Infine, la questione del voto. Se ci poniamo sotto questa particolare prospettiva, una prospettiva eminentemente politica, allora possiamo comprendere con maggiore facilità gli attacchi che sono stati mossi al Presidente. In verità, molti hanno temuto che le parole di Napolitano urtassero la Lega Nord ed il suo elettorato, in molti hanno temuto che quelle dichiarazioni avrebbero causato un vulnus al nascente governo Monti. Di fatti, la Lega non ha gradito le esternazioni di Napolitano, criticandole aspramente sotto ogni punto di vista. Tutto ciò risulta, come minimo, paradossale. È paradossale che questa forza politica – pur essendo sempre pronta ad operare un vivace richiamo alle radici ed all’identità storica dei popoli- si “dimentichi” quale sia la matrice storica e culturale che ha forgiato la nostra comune identità. Non è un mistero che l’identità occidentale possieda, essenzialmente, due radici: la religione ebraico-cristiana e la cultura greca. Se possiamo perdonare a qualche politico e ai suoi elettori di non conoscere la filosofia classica, di non aver letto l’Odissea – o di non saper rintracciare, all’interno di quel poema, un affresco sul valore antropologico della ospitalità-; se possiamo perdonare a qualche politico e ai suoi elettori di non conoscere le sacre scritture -o di non sapere rintracciare, al loro interno, i continui ed espliciti richiami alla accoglienza nei confronti dei pellegrini-; diviene particolarmente difficile concedere a chi vuole difendere la nostra cultura dalle invasioni barbariche di non sapere come è stata costruita, di fatto, la ricchezza di questo Paese: basterebbe una non troppo erudita analisi dei flussi migratori -interni ed esterni ai confini- per svelare l’arcano.

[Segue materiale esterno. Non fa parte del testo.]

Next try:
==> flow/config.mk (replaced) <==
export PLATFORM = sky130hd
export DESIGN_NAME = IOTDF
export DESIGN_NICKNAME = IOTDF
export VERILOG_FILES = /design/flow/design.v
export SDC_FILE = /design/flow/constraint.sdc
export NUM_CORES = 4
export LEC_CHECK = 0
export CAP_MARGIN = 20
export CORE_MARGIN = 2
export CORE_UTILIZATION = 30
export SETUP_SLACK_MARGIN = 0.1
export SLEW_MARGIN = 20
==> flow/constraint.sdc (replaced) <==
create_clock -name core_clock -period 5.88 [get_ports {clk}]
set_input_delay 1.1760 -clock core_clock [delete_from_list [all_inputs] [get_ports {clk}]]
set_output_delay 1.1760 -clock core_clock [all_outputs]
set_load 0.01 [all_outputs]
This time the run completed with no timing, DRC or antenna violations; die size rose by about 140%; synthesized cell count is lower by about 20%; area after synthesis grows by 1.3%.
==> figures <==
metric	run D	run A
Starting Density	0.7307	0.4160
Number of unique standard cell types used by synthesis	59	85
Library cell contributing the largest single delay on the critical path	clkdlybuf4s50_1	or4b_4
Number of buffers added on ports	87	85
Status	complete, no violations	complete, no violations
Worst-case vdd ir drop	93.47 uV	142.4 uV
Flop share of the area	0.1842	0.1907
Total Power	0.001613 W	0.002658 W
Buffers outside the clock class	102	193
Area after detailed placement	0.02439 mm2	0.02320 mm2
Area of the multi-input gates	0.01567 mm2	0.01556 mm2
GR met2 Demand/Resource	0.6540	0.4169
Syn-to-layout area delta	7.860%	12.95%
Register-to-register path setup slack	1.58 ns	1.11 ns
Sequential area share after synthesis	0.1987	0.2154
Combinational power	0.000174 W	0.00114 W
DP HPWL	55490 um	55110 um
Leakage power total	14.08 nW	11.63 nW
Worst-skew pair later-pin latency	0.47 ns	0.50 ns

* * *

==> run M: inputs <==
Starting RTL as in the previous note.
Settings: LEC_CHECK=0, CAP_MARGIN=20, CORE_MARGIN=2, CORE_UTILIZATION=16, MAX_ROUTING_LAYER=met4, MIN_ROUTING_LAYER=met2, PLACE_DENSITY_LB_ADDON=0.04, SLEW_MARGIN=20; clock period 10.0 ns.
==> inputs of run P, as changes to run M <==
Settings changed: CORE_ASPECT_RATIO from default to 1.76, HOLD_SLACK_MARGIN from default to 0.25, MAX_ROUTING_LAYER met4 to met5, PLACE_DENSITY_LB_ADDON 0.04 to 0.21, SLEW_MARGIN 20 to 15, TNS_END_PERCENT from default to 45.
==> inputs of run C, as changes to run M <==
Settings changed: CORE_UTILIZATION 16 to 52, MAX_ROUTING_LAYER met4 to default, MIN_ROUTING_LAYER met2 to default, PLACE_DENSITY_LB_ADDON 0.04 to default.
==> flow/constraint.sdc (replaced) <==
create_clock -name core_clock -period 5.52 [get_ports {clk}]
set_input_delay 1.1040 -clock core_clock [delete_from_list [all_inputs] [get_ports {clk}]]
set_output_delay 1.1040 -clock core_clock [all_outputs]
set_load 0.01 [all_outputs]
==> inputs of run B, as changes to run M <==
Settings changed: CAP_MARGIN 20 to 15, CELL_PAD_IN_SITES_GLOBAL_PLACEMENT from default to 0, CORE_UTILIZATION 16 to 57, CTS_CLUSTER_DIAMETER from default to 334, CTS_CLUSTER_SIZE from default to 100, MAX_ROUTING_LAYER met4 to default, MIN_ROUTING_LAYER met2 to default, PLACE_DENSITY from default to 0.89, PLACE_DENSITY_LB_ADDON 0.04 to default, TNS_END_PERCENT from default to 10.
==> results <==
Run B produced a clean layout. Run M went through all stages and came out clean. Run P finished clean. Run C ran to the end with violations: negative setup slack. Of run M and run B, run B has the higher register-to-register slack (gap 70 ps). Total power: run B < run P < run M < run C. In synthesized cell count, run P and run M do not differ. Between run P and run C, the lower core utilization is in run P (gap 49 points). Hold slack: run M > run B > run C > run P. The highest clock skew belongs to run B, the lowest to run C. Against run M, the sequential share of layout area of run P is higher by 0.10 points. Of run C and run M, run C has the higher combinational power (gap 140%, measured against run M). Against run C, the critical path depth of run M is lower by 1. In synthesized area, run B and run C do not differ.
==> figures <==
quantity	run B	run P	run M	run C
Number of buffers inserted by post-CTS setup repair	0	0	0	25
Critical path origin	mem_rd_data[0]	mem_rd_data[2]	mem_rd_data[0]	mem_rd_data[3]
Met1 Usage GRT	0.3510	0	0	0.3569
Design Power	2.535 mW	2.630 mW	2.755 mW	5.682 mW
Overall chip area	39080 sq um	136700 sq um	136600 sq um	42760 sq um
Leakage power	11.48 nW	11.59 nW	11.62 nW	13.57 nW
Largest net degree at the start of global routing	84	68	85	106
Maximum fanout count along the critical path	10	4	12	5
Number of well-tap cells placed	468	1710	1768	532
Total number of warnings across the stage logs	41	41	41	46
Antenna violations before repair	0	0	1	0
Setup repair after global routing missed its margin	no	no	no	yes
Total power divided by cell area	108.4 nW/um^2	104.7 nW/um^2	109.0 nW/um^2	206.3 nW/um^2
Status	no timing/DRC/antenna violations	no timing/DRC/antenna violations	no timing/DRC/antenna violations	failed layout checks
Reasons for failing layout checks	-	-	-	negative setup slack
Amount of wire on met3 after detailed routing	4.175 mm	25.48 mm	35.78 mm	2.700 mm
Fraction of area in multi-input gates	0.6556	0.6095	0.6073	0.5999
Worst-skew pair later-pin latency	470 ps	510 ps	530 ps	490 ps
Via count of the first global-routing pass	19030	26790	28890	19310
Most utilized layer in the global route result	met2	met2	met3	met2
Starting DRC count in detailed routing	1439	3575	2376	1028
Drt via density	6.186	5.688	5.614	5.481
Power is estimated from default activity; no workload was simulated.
job 908:
Design pokey_advanced, start of the top module:
module pokey_advanced (
    input clk,               
    input enable_179mhz,     
    input reset_n,           
    input [3:0] addr,        
    input [7:0] din,         
    input we,                
    output reg audio_pwm     
);
For scale: ~980 cells after synthesis, ~170 flip-flops, ~17 I/O pins, about 8500 um^2 of cells after synthesis.
Settings: LEC_CHECK=0, CAP_MARGIN=20, CORE_ASPECT_RATIO=0.5, CORE_MARGIN=2, CORE_UTILIZATION=72, CTS_CLUSTER_DIAMETER=352, CTS_CLUSTER_SIZE=95, PLACE_DENSITY=0.39, SLEW_MARGIN=20; clock period 3.33 ns.
run.sh (not shown) runs the stock make flow with config.mk's settings and CLKGATE_MAP_FILE=.
No crash in job 908: every stage finished, but the layout fails its final checks due to negative setup slack.
Relative to job 908, the following input files were edited for job 3764:
- CTS_CLUSTER_DIAMETER removed (was 352)
- CTS_CLUSTER_SIZE removed (was 95)
- PLACE_DENSITY changed from 0.39 to 0.91
- CORE_UTILIZATION changed from 72 to 40
- the clock period (ns, I/O delays scaled along) changed from 3.33 to 6.0
Results
- Job 3764: full flow OK, the timing, DRC and antenna checks passed
- On floorplan core area, job 908 beats job 3764.
- Summary — worst slack at placement, job 3764 relative to job 908: higher, by 2.04 ns.
- Comparing job 3764 against job 908, there is no change at all in area after synthesis.
Edits applied to the flow inputs when going from job 3764 to job 4679:
- a deleted CORE_ASPECT_RATIO that had been 0.5
- a change of CORE_UTILIZATION from 40 to 68
- a deleted PLACE_DENSITY that had been 0.91
- an added CTS_CLUSTER_SIZE of 100
- an added CTS_CLUSTER_DIAMETER of 345
Results
- Job 3764 completed every stage of the flow, and the final layout passed the timing, DRC and antenna checks.
- Job 4679 | status: complete | timing, DRC, antenna: pass
- Estimated wirelength of the detail-placed design grows by a few percent when moving from job 3764 to job 4679.
- [compare] base=job 3764 new=job 4679: count of buffers not belonging to the clock network in the layout saw a decrease; final cell count saw a decrease; routed wire length saw an increase; setup slack saw an increase.
Inputs modified between job 4679 and job 1364:
- a change of CORE_UTILIZATION from 68 to 58
- a deleted CTS_CLUSTER_DIAMETER that had been 345
- a deleted CTS_CLUSTER_SIZE that had been 100
- a change of the clock period (ns, I/O delays scaled along) from 6.0 to 4.12
--- outcome ---
- Taking job 4679 as the reference, in job 1364 layout overhead on the synthesized area moved up, final clock period utilization by the worst path up 19 points.
- Looking at count of instances resized after the clock tree is built, job 1364 sits 9 above job 4679.
- Across job 4679 and job 1364, a clean result was obtained everywhere but in job 1364.
- In job 1364 the implementation ran to completion but is not tape-out ready, as the final checks report negative setup slack.
- Non-clock buffer share of cell area is higher on job 1364

---

Starting RTL as in the previous note.
Design pokey_advanced, start of the top module:
module pokey_advanced (
    input clk,               
    input enable_179mhz,     
    input reset_n,           
    input [3:0] addr,        
    input [7:0] din,         
    input we,                
    output reg audio_pwm     
);
Settings: LEC_CHECK=0, ABC_AREA=1, CAP_MARGIN=40, CORE_MARGIN=2, CORE_UTILIZATION=72, CTS_CLUSTER_DIAMETER=386, CTS_CLUSTER_SIZE=14, HOLD_SLACK_MARGIN=0.29, PLACE_DENSITY_LB_ADDON=0.19, SETUP_SLACK_MARGIN=-0.29, SLEW_MARGIN=20; clock period 2.89 ns.
The first run finished but fails on negative setup slack.
Rerun with:
- CAP_MARGIN: 40 -> 20
- CTS_CLUSTER_DIAMETER: 386 -> 364
- HOLD_SLACK_MARGIN: 0.29 -> 0.26
- SETUP_SLACK_MARGIN: -0.29 -> 0.74
The changed run finished but fails on negative setup slack. Design area rose by 0.52%. Total power grows by 2.9%. Via count rises by about 1%.

---

## the reference run
pokey_advanced again, from the RTL that the note above started with.
clock: 3.33 ns
lec_check: 0
abc_area: 1
cap_margin: 20
core_margin: 2
core_utilization: 72
cts_cluster_diameter: 352
cts_cluster_size: 95
place_density: 0.41
slew_margin: 20
tns_end_percent: 5
The reference run finished all stages; however, its layout fails the closing checks, the failures being negative setup slack.
For the trial run, these inputs were changed with respect to the reference run:
Settings: PLACE_DENSITY no longer set, was 0.41; CTS_CLUSTER_DIAMETER no longer set, was 352; ABC_AREA no longer set, was 1; CTS_CLUSTER_SIZE no longer set, was 95; CORE_UTILIZATION now 40, was 72; TNS_END_PERCENT no longer set, was 5; the clock period (ns, I/O delays scaled along) now 6.0, was 3.33.
==> comparison <==
- The trial run has completed all stages; timing, DRC and antenna checks passed.
- NOTE final HPWL from detailed placement the reference run->the trial run decreased by more than 10%
- Comparing the trial run and the reference run, the higher number of iterations in the first detailed-routing pass is on the reference run.
- Taking the reference run as the reference, in the trial run post-synthesis cell count decreased by 364 relative to the old numbers, minimum setup slack in the final design increased by 1150 ps relative to the old numbers.
- Relative to the reference run, tap cell count has gone up in the trial run.
- Comparing the trial run and the reference run, switching share of total power is higher on the reference run.
- Per the comparison of the trial run with the reference run, fraction of area in registers went up; number of setup violations in the final report went down; sequential fraction of the synthesis area went up.

---

Setup of v50:
Starting RTL as in the previous note.
// pokey_advanced
module pokey_advanced (
    input clk,               
    input enable_179mhz,     
    input reset_n,           
    input [3:0] addr,        
    input [7:0] din,         
    input we,                
    output reg audio_pwm     
);
Settings: LEC_CHECK=0, CAP_MARGIN=20, CORE_MARGIN=2, CORE_UTILIZATION=72, CTS_CLUSTER_SIZE=37, PLACE_DENSITY_LB_ADDON=0.26, SLEW_MARGIN=20; clock period 3.95 ns.
What the final checks of v50 revealed, after a flow that finished every stage, was a layout that fails on negative setup slack.
Here is what was changed in the inputs of v2 compared with v50.
Settings: an added CTS_CLUSTER_DIAMETER of 103; an added ABC_AREA of 1; an added PLACE_DENSITY of 0.4; a deleted PLACE_DENSITY_LB_ADDON that had been 0.26; an added HOLD_SLACK_MARGIN of 0.3; a change of the clock period (ns, I/O delays scaled along) from 3.95 to 2.9.
--- outcome ---
[v50] flow finished | final checks: failed | reasons: negative setup slack
From the logs: v2 reached the end of the flow and failed the layout checks with negative setup slack.
Reported for v50 and v2, sum of overflow across all layers after global routing turned out identical to the last digit.
On global-route met3 utilization, v50 tracks v2 almost exactly.
In the tables for v50 and v2, number of fill cells reads lower with v50.
Power after layout was higher in the run labelled v2.
Looking at master of the slowest instance on the critical path, the sky130_fd_sc_hd__dfxtp_4 result is from v50; the sky130_fd_sc_hd__fa_2 one comes from v2.
Between v50 and v2, cell area is lower for v50, v2 comes in above that.
The minimum hold slack of v2 is lower than that of v50.
Per the comparison of v2 with v50, post-synthesis sequential area ratio shows a reduction of 2.2 points, global-route usage shows a reduction of 0.17 points.
Input changes introduced in v10 (baseline for comparison: v2):
Settings: CTS_CLUSTER_DIAMETER: 103 -> unset; PLACE_DENSITY: 0.4 -> unset; CTS_CLUSTER_SIZE: 37 -> unset; CORE_UTILIZATION: 72 -> 50; HOLD_SLACK_MARGIN: 0.3 -> unset; the clock period (ns, I/O delays scaled along): 2.9 -> 4.01.
==> comparison <==
- Summary of v2 and v10: one run falls short of a clean finish, namely v2.
- [flow] v2 | stages: complete | final checks: fail | reason: negative setup slack
- Taking v2 as the reference, in v10 critical path depth decreased by 1 relative to the old numbers; final critical path time including I/O delays and setup increased by 0.094 ns relative to the old numbers; cell area decreased by about 2.5% relative to the old numbers; fraction of met1 tracks used by global routing decreased by 14 points relative to the old numbers.
- In v10, count of placed standard cells including taps is higher than in v2.
- Detailed-placement wirelength estimate ended up about 4% higher on v10 than on v2.
- [compare] base=v2 new=v10: layout overhead on the synthesized area fell by 2.9 points, level count of the clock H-tree stayed essentially flat, largest stage delay on the critical path fell by 0.03 ns, clock tree buffer count of the final layout fell by 3.

---

Setup of run A:
Starting RTL as in the previous note.
## pokey_advanced
module pokey_advanced (
    input clk,               
    input enable_179mhz,     
    input reset_n,           
    input [3:0] addr,        
    input [7:0] din,         
    input we,                
    output reg audio_pwm     
);
    reg [7:0] audf [0:3];  
    reg [7:0] audc [0:3];  
    reg [7:0] audctl;      
    reg [3:0]  poly4;
    reg [4:0]  poly5;
    reg [16:0] poly17; 
    reg [15:0] counter [0:3]; 
    reg [3:0]  chan_out;    
    reg [4:0] count_64k;    
    reg [6:0] count_15k;    
    reg tick_64khz;
    reg tick_15khz;
    always @(posedge clk) begin
        tick_64khz <= 0;
        tick_15khz <= 0;
        if (!reset_n) begin
            count_64k <= 0;
            count_15k <= 0;
        end else if (enable_179mhz) begin
            if (count_64k == 27) begin  
                count_64k <= 0;
                tick_64khz <= 1;
            end else begin
                count_64k <= count_64k + 1;
  ...
Settings: LEC_CHECK=0, ABC_AREA=1, CAP_MARGIN=35, CORE_ASPECT_RATIO=1.27, CORE_MARGIN=7, CORE_UTILIZATION=24, CTS_CLUSTER_DIAMETER=246, CTS_CLUSTER_SIZE=94, MAX_ROUTING_LAYER=met5, MIN_ROUTING_LAYER=met1, PLACE_DENSITY_LB_ADDON=0.15, SETUP_SLACK_MARGIN=-0.05, SLEW_MARGIN=20; clock period 3.89 ns.
Edits applied to the flow inputs when going from run A to run B:
Settings: CAP_MARGIN now 0, was 35; CTS_CLUSTER_DIAMETER now 113, was 246; CORE_MARGIN now 2, was 7; CORE_UTILIZATION now 72, was 24; SETUP_SLACK_MARGIN now 0.82, was -0.05; CTS_CLUSTER_SIZE now 24, was 94; the clock period (ns, I/O delays scaled along) now 2.89, was 3.89.
Results
Taking run A over run B, the global-route wire length before repair ratio works out to 1.10. Routed wire length: run B vs run A down 6.0%. Run A -> run B: overall power of the completed layout increased by more than a quarter. The final report for run B shows a completed flow and a layout that fails verification, specifically setup timing. Between run A and run B, the flow reports non-clock buffer count increasing by more than half.
What run C does differently from run B at the input level:
Settings: PLACE_DENSITY_LB_ADDON no longer set, was 0.15; CTS_CLUSTER_DIAMETER now 364, was 113; MIN_ROUTING_LAYER no longer set, was met1; PLACE_DENSITY now 0.4, previously not set; CAP_MARGIN now 20, was 0; CTS_CLUSTER_SIZE now 14, was 24; CORE_ASPECT_RATIO no longer set, was 1.27; SETUP_SLACK_MARGIN now -0.29, was 0.82; MAX_ROUTING_LAYER no longer set, was met5; HOLD_SLACK_MARGIN now 0.26, previously not set.
==> comparison <==
- Run C finished all stages; layout check result: FAIL, due to setup timing.
- Diff run B -> run C: post-detailed-route via-to-cell ratio shows no meaningful change; post-cts repair resize count decreased by 5 relative to the old numbers.
- From run B to run C, synthesized flop and latch total did not move at all.
- Looking at number of iterations in the first detailed-routing pass, run C sits 2 below run B.
Inputs modified between run C and run D:
Settings: clearing CTS_CLUSTER_DIAMETER, which used to be 364; clearing PLACE_DENSITY, which used to be 0.4; swapping 14 for 10 in CTS_CLUSTER_SIZE; swapping -0.29 for 0.38 in SETUP_SLACK_MARGIN; swapping 0.26 for 0.28 in HOLD_SLACK_MARGIN; putting PLACE_DENSITY_LB_ADDON at 0.08 where nothing was set.
[summary]
- Post-route clock period utilization was higher in the run labelled run D.
- met3 track demand over resource was lower in run D than in run C.
- In terms of count of fill cells added during filler insertion, run D and run C differ only marginally.
- Run C -> run D: worst clock skew flat
- Status for run D and run C: no clean run
- Run C completed end to end; final checks failed (setup timing).
No activity file was given, so power comes from the tool's default toggle rates.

Insomma, l’auspicio del Presidente è pienamente condivisibile; lo è per lo stile utilizzato, talmente moderato da risultare assolutamente sui generis nel panorama della comunicazione politica italiana- lo è per il momento in cui è stato pronunciato -perché ora dobbiamo saper guardare al futuro, se non vogliamo rassegnarci ad uno stato emergenziale permanente- e lo è, soprattutto, dal punto di vista contenutistico, perché l’accoglienza è un valore che appartiene, senza ombra di dubbio, alla nostra identità più profonda e condivisa.